Records for this exercise START
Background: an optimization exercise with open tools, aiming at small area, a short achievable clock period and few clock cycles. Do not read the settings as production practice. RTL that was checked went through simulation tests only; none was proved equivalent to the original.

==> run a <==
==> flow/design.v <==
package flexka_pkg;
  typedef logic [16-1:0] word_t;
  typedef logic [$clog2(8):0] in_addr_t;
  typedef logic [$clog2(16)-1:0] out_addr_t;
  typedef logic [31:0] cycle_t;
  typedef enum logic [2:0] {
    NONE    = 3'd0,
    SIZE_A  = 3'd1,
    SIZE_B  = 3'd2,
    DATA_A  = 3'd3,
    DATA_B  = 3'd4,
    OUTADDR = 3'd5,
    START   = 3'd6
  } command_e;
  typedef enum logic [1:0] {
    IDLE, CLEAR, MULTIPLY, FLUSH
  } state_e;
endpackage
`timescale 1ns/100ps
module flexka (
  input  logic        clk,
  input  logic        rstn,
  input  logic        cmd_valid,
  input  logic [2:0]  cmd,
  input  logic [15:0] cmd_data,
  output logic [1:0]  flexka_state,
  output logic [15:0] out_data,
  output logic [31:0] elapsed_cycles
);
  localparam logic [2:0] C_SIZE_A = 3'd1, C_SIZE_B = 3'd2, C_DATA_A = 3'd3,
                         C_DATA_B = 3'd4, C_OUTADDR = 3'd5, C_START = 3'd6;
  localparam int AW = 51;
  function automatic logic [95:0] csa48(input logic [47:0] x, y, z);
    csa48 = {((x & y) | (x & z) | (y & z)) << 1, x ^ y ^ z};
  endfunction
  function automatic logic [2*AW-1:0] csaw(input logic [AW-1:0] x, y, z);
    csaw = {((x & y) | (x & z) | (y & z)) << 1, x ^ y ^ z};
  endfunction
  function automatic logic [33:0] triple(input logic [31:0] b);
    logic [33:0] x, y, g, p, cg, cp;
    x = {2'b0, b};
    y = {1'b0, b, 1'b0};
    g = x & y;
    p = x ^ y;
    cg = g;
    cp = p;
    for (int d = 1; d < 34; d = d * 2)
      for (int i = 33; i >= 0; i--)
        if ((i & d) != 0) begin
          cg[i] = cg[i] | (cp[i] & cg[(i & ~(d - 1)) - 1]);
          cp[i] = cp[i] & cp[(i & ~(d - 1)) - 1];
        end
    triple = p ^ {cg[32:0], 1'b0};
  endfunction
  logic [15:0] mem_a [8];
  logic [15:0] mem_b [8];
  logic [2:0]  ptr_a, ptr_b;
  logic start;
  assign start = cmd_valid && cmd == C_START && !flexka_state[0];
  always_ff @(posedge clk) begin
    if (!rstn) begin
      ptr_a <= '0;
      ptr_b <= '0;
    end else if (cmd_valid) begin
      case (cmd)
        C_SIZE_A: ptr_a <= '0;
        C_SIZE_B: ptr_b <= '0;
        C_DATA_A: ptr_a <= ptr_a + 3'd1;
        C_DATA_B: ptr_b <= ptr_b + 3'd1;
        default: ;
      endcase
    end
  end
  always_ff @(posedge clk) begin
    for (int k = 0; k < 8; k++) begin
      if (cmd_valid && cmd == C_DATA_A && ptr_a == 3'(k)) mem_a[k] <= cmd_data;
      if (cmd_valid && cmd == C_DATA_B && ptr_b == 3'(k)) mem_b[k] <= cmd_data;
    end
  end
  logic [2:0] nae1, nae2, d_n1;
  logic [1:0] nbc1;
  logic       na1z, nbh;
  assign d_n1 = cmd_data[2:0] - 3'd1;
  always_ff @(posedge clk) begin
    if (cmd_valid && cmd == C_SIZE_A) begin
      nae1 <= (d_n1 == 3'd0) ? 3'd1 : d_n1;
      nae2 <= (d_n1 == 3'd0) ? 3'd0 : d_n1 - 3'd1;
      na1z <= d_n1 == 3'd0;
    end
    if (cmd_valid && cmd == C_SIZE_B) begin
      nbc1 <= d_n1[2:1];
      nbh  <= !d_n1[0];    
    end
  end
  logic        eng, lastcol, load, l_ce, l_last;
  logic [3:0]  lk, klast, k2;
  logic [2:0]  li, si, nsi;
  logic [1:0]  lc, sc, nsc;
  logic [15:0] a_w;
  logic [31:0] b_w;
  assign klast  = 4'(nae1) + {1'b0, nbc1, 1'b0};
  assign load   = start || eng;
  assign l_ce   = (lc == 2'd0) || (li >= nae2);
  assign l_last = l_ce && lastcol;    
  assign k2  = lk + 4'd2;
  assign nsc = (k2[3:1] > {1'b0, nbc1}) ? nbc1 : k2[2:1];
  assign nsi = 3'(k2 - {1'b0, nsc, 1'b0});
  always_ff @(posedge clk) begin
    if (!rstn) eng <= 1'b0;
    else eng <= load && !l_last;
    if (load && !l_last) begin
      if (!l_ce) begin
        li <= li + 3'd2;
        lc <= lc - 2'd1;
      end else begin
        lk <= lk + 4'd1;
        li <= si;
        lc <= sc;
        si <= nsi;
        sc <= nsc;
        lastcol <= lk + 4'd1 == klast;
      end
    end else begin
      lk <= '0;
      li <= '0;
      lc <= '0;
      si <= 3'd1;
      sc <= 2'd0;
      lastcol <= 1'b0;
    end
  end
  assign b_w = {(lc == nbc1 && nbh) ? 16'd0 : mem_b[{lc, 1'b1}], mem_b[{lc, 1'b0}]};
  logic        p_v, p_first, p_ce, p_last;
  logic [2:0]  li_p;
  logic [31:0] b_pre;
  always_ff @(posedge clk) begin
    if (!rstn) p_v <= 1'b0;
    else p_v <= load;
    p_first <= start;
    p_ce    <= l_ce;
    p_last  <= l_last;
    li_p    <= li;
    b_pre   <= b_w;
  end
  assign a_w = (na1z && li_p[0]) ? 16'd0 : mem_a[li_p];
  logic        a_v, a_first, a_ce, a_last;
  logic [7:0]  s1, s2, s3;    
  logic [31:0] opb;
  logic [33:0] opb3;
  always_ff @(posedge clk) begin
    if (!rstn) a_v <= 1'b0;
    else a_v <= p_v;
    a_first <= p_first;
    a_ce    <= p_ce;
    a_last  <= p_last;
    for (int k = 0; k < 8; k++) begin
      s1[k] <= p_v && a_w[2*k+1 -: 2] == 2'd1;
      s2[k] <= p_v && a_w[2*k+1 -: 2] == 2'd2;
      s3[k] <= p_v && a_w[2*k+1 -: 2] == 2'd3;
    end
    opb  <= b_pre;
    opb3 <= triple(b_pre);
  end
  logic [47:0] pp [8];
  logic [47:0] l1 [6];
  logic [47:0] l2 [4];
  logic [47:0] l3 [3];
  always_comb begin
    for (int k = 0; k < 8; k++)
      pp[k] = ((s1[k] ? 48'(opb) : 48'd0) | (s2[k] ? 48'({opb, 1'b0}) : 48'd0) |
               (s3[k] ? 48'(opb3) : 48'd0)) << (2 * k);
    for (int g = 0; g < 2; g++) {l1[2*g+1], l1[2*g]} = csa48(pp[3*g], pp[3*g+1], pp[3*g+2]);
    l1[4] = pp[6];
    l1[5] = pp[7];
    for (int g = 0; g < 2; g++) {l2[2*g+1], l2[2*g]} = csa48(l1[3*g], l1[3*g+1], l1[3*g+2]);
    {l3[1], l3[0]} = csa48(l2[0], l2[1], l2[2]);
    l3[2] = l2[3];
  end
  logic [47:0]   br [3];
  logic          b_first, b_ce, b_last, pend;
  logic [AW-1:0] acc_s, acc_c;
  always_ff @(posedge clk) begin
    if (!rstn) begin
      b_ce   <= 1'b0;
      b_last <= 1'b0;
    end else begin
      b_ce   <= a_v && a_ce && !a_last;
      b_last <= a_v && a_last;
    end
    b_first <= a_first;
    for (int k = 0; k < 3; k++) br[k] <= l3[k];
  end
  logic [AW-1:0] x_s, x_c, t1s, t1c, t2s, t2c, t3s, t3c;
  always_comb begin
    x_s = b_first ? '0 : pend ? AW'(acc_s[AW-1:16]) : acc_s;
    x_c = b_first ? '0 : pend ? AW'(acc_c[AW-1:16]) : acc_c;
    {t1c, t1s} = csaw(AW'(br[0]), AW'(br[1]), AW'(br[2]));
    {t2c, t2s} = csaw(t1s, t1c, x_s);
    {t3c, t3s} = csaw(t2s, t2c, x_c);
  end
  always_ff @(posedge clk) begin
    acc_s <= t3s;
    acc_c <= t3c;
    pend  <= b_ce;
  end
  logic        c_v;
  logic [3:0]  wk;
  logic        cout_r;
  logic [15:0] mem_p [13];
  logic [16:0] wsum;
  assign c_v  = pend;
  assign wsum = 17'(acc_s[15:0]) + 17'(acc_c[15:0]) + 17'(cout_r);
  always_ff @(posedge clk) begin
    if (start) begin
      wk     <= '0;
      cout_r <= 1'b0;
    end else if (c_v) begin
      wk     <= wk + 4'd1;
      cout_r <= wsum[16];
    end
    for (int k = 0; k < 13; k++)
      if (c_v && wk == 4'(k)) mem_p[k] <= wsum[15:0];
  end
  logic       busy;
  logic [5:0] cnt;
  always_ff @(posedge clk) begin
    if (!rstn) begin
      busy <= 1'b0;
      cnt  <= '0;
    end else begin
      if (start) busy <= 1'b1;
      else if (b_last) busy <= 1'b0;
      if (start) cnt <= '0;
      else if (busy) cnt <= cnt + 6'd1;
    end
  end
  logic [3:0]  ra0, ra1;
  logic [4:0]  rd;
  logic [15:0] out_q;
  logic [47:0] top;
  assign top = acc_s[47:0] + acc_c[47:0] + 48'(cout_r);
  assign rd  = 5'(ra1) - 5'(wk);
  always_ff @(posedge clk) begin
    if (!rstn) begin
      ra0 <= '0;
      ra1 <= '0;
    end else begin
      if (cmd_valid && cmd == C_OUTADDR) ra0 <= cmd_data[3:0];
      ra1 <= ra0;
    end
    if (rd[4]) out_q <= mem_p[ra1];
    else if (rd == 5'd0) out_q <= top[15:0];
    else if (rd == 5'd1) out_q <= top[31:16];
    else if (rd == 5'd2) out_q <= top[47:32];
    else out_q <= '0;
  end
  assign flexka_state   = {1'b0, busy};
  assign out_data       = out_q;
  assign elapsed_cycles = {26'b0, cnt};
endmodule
Records for this exercise END
Where a line of the records has the string "pend", copy that line.

  logic          b_first, b_ce, b_last, pend;
    x_s = b_first ? '0 : pend ? AW'(acc_s[AW-1:16]) : acc_s;
    x_c = b_first ? '0 : pend ? AW'(acc_c[AW-1:16]) : acc_c;
    pend  <= b_ce;
  assign c_v  = pend;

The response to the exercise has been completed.